[Assignment] What is needed here is every line of the records that includes "items".

Saved data entries:
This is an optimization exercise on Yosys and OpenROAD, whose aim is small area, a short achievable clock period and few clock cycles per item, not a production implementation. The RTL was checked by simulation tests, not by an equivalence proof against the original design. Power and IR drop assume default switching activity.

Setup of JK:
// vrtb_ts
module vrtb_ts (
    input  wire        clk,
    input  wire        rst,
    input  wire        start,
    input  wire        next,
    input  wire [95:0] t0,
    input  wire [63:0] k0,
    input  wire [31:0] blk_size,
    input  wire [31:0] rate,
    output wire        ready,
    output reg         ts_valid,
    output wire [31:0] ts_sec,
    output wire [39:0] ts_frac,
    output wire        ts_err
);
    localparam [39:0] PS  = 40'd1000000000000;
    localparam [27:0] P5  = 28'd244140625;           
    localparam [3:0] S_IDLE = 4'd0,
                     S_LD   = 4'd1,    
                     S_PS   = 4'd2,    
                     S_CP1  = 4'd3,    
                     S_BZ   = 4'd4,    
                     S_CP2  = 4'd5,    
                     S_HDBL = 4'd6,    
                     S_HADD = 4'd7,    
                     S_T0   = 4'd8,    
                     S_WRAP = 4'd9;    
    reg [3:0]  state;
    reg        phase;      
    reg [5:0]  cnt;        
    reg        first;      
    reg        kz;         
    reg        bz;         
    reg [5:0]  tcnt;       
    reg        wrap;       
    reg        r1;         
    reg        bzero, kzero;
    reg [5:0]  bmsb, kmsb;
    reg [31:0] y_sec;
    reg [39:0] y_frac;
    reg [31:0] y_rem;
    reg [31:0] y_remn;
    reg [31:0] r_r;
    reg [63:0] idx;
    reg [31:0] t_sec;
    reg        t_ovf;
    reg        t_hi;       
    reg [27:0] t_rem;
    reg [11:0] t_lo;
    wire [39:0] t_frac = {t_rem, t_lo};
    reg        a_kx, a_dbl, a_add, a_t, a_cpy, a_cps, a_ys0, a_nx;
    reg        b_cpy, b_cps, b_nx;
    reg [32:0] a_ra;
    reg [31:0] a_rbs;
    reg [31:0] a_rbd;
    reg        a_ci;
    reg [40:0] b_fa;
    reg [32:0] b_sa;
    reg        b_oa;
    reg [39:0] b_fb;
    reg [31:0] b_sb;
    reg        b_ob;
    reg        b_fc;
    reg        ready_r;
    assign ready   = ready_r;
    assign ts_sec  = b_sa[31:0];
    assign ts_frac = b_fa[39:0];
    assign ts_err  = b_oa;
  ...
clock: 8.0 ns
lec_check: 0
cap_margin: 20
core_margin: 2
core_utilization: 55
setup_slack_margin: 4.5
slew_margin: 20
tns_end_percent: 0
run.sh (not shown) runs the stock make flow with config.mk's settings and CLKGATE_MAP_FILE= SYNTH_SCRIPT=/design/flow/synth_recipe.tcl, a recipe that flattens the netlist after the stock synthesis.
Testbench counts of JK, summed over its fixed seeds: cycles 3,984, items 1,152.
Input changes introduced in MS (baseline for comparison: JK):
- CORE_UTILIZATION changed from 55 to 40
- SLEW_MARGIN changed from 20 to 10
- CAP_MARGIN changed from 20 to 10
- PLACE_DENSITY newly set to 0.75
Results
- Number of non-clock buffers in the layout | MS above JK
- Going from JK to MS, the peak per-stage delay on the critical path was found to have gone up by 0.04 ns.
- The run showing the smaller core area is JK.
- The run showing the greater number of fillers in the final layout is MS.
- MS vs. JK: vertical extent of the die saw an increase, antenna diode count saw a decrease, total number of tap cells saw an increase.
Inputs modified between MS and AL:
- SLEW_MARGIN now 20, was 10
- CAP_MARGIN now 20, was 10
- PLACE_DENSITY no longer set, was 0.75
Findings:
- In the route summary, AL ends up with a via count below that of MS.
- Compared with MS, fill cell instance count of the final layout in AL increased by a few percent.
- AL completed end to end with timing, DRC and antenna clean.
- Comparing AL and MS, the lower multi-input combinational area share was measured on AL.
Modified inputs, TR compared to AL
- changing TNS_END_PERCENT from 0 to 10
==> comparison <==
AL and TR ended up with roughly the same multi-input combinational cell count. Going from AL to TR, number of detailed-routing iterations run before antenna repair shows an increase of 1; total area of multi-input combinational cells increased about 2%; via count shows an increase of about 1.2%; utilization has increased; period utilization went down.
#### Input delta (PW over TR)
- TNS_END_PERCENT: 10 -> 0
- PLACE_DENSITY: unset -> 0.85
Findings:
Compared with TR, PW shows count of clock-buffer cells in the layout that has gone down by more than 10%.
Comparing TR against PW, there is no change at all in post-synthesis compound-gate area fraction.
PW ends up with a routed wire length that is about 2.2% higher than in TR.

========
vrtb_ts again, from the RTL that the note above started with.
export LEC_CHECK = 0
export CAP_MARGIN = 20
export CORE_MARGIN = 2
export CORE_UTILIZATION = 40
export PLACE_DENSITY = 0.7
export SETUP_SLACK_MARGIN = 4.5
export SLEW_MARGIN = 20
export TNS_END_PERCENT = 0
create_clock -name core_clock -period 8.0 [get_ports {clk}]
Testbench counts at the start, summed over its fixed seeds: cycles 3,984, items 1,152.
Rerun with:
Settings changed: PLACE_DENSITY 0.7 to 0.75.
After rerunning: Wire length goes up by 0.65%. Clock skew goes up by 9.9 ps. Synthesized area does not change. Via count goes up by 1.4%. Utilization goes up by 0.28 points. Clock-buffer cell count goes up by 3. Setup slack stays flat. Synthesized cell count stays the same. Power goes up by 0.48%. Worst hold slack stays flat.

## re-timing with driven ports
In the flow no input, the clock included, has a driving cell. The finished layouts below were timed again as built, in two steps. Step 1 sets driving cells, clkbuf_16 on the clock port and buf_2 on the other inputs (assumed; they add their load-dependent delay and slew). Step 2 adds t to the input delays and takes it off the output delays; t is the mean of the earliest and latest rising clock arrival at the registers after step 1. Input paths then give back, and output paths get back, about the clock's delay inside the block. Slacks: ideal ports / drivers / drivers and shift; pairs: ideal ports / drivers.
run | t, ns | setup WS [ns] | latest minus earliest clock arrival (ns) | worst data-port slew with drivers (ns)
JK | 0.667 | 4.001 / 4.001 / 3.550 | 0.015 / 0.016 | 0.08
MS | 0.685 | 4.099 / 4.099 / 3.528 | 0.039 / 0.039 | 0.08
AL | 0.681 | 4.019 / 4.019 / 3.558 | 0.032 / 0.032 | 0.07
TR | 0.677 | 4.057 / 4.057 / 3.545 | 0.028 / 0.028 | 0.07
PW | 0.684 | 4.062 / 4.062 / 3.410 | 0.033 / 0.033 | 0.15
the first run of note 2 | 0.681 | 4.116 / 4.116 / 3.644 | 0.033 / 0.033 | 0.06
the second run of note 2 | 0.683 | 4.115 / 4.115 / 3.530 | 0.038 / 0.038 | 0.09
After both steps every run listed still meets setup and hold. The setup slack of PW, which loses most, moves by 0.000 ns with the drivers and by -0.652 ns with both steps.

---

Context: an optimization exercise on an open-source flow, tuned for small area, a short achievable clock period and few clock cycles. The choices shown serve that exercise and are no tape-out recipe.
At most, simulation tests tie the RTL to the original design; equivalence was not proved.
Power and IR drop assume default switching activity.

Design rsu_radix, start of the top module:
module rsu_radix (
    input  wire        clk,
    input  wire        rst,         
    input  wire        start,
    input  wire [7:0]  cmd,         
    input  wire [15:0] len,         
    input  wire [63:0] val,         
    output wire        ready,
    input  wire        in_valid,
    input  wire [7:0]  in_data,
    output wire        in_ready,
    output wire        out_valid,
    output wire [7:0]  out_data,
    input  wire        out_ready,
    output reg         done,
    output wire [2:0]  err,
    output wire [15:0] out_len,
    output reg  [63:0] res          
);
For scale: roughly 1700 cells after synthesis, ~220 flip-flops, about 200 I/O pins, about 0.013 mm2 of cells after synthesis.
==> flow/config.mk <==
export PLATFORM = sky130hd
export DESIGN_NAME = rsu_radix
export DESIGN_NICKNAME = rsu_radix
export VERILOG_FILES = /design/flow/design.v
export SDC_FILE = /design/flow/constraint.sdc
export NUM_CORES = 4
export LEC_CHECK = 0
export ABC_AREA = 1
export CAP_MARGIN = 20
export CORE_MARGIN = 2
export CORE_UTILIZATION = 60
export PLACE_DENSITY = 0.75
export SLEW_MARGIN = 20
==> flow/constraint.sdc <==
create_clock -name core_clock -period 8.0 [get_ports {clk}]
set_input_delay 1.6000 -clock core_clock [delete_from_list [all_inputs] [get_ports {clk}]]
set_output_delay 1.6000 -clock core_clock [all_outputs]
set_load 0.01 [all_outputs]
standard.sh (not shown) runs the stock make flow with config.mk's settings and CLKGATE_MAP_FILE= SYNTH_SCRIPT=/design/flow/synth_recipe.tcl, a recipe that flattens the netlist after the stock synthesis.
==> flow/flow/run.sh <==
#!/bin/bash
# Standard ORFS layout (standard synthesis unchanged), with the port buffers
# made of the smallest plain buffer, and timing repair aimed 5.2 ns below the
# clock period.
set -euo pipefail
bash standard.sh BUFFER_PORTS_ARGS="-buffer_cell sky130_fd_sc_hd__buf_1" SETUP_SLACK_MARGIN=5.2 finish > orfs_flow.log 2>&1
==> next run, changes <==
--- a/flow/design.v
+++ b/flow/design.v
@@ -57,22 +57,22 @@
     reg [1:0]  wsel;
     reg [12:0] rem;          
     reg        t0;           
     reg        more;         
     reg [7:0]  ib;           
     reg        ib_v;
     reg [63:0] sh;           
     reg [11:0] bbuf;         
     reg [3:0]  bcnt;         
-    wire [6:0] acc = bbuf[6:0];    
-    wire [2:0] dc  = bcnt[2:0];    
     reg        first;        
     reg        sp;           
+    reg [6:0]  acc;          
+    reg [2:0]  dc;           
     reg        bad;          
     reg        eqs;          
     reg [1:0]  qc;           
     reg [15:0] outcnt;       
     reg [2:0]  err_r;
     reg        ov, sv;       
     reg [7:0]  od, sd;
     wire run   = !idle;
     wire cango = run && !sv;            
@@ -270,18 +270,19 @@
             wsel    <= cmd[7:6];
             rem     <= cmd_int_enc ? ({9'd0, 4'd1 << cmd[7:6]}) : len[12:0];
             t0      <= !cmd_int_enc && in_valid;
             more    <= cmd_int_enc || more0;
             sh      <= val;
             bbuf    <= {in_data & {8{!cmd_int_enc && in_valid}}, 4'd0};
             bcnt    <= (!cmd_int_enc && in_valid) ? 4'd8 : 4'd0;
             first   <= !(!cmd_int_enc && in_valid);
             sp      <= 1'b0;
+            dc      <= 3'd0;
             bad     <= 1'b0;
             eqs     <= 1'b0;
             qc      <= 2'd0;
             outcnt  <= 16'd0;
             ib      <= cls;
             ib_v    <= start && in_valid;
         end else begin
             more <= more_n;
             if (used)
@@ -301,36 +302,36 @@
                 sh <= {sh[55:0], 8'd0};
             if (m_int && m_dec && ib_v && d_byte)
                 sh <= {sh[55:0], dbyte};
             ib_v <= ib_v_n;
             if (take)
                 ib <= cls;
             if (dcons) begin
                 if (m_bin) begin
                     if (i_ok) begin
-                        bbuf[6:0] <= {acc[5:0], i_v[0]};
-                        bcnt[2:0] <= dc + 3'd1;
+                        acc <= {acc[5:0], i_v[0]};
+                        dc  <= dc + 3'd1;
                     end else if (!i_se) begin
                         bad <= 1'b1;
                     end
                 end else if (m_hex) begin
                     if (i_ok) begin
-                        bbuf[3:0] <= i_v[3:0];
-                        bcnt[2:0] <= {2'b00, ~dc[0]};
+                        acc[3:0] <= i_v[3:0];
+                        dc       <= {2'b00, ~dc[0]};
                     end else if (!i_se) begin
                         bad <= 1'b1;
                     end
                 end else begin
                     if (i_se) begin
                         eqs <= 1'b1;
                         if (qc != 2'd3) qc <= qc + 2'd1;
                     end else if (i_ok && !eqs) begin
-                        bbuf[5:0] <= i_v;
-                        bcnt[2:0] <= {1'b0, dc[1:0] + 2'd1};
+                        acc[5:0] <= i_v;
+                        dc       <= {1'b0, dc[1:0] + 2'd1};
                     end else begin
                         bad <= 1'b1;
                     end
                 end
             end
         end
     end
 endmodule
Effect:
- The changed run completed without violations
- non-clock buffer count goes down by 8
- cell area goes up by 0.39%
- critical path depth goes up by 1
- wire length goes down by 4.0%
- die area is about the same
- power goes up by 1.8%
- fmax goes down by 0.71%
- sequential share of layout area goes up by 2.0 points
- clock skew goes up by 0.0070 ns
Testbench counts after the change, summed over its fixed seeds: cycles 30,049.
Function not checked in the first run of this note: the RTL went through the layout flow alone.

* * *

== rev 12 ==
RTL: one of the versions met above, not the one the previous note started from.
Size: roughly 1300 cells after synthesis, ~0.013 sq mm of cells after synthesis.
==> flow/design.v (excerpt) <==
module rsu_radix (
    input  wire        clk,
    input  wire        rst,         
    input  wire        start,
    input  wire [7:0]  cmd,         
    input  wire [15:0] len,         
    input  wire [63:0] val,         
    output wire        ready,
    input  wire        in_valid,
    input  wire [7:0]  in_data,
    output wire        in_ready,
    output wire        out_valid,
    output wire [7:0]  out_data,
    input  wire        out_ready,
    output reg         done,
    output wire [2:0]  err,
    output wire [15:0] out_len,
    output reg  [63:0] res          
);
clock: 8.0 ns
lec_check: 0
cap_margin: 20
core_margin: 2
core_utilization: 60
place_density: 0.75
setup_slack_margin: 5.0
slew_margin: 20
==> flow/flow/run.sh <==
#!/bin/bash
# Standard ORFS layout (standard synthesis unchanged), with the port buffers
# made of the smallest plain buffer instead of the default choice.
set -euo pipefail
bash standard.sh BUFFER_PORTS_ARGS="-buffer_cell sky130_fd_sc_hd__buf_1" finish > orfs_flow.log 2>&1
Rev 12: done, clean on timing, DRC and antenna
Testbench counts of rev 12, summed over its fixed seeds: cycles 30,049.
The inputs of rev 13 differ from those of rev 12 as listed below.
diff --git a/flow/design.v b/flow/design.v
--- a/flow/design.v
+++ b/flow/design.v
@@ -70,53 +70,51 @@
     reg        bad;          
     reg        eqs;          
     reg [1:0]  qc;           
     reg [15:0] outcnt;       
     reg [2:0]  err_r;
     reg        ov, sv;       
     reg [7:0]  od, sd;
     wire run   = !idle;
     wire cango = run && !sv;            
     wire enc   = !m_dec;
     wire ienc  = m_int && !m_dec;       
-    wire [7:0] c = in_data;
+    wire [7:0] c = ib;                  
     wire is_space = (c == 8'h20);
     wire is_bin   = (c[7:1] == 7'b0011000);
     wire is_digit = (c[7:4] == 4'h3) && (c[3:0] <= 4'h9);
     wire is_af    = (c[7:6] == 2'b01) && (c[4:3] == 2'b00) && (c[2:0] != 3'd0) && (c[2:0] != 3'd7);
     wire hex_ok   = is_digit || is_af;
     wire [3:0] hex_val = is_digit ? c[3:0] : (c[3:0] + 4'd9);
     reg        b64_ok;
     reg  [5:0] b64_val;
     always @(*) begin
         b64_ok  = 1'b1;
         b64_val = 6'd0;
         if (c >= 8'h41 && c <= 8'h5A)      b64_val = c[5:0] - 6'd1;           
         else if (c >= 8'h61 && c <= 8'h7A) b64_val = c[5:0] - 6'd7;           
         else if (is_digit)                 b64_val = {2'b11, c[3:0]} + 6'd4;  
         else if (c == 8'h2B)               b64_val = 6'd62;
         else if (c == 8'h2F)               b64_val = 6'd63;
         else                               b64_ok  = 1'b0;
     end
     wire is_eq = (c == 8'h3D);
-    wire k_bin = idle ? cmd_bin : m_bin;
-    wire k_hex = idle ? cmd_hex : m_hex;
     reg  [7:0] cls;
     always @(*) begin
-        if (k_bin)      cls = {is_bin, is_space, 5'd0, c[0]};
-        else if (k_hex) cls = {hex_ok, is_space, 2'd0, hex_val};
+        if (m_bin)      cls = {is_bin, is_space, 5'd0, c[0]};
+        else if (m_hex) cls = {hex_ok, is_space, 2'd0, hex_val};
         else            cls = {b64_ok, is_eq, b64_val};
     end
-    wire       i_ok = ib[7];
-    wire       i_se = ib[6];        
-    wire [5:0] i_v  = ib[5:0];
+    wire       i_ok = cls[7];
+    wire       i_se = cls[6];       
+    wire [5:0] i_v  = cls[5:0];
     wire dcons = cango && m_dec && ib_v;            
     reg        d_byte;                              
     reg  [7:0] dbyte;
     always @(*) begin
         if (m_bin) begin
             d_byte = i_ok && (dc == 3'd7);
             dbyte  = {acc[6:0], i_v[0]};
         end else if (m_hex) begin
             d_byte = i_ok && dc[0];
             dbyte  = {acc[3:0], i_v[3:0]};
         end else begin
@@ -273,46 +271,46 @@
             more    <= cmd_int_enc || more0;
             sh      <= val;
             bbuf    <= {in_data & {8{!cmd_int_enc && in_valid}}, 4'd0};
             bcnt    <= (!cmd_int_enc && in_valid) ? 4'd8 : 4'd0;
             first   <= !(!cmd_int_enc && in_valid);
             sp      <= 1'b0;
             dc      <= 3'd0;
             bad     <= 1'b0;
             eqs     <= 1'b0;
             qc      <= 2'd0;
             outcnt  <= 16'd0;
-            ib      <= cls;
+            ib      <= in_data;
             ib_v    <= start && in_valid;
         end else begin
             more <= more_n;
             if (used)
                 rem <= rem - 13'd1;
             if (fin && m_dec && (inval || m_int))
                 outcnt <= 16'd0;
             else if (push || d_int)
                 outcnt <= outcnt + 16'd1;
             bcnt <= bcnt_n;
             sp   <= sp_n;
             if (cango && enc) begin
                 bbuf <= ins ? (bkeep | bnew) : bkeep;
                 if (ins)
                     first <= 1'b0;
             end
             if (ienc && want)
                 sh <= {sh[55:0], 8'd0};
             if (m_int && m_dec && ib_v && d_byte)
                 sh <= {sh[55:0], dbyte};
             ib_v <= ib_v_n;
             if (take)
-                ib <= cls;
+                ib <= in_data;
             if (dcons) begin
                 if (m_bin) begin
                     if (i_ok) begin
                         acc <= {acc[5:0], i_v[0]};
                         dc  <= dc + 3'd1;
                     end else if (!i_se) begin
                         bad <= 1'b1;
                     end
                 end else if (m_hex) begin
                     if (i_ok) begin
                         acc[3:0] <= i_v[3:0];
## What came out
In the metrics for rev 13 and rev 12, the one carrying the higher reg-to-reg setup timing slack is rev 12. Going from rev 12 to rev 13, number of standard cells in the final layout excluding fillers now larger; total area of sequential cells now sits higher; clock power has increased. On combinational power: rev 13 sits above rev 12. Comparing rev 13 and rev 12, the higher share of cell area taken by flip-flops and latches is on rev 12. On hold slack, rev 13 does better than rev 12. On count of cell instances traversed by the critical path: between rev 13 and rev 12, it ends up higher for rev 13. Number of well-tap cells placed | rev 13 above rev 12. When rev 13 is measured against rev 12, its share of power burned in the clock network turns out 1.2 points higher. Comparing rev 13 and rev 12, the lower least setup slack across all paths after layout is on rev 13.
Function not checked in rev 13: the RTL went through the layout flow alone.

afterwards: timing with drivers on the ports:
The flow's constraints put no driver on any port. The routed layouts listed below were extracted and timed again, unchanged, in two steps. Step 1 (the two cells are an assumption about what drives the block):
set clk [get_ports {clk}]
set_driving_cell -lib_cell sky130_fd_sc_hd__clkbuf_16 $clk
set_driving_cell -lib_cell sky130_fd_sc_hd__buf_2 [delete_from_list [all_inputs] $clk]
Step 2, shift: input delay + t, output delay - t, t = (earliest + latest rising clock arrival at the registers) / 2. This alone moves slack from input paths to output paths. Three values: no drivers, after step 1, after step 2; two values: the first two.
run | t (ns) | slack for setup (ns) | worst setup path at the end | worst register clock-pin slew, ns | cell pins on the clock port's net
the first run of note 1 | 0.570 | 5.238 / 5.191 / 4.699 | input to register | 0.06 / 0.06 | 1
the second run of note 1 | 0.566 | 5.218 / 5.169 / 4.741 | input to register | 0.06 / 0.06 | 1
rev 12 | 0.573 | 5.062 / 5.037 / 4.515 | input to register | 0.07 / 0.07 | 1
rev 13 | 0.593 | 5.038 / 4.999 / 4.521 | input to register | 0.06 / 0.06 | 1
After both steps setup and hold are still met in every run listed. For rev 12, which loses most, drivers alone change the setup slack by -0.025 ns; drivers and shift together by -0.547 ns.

[Answer space]
Testbench counts of JK, summed over its fixed seeds: cycles 3,984, items 1,152.
Testbench counts at the start, summed over its fixed seeds: cycles 3,984, items 1,152.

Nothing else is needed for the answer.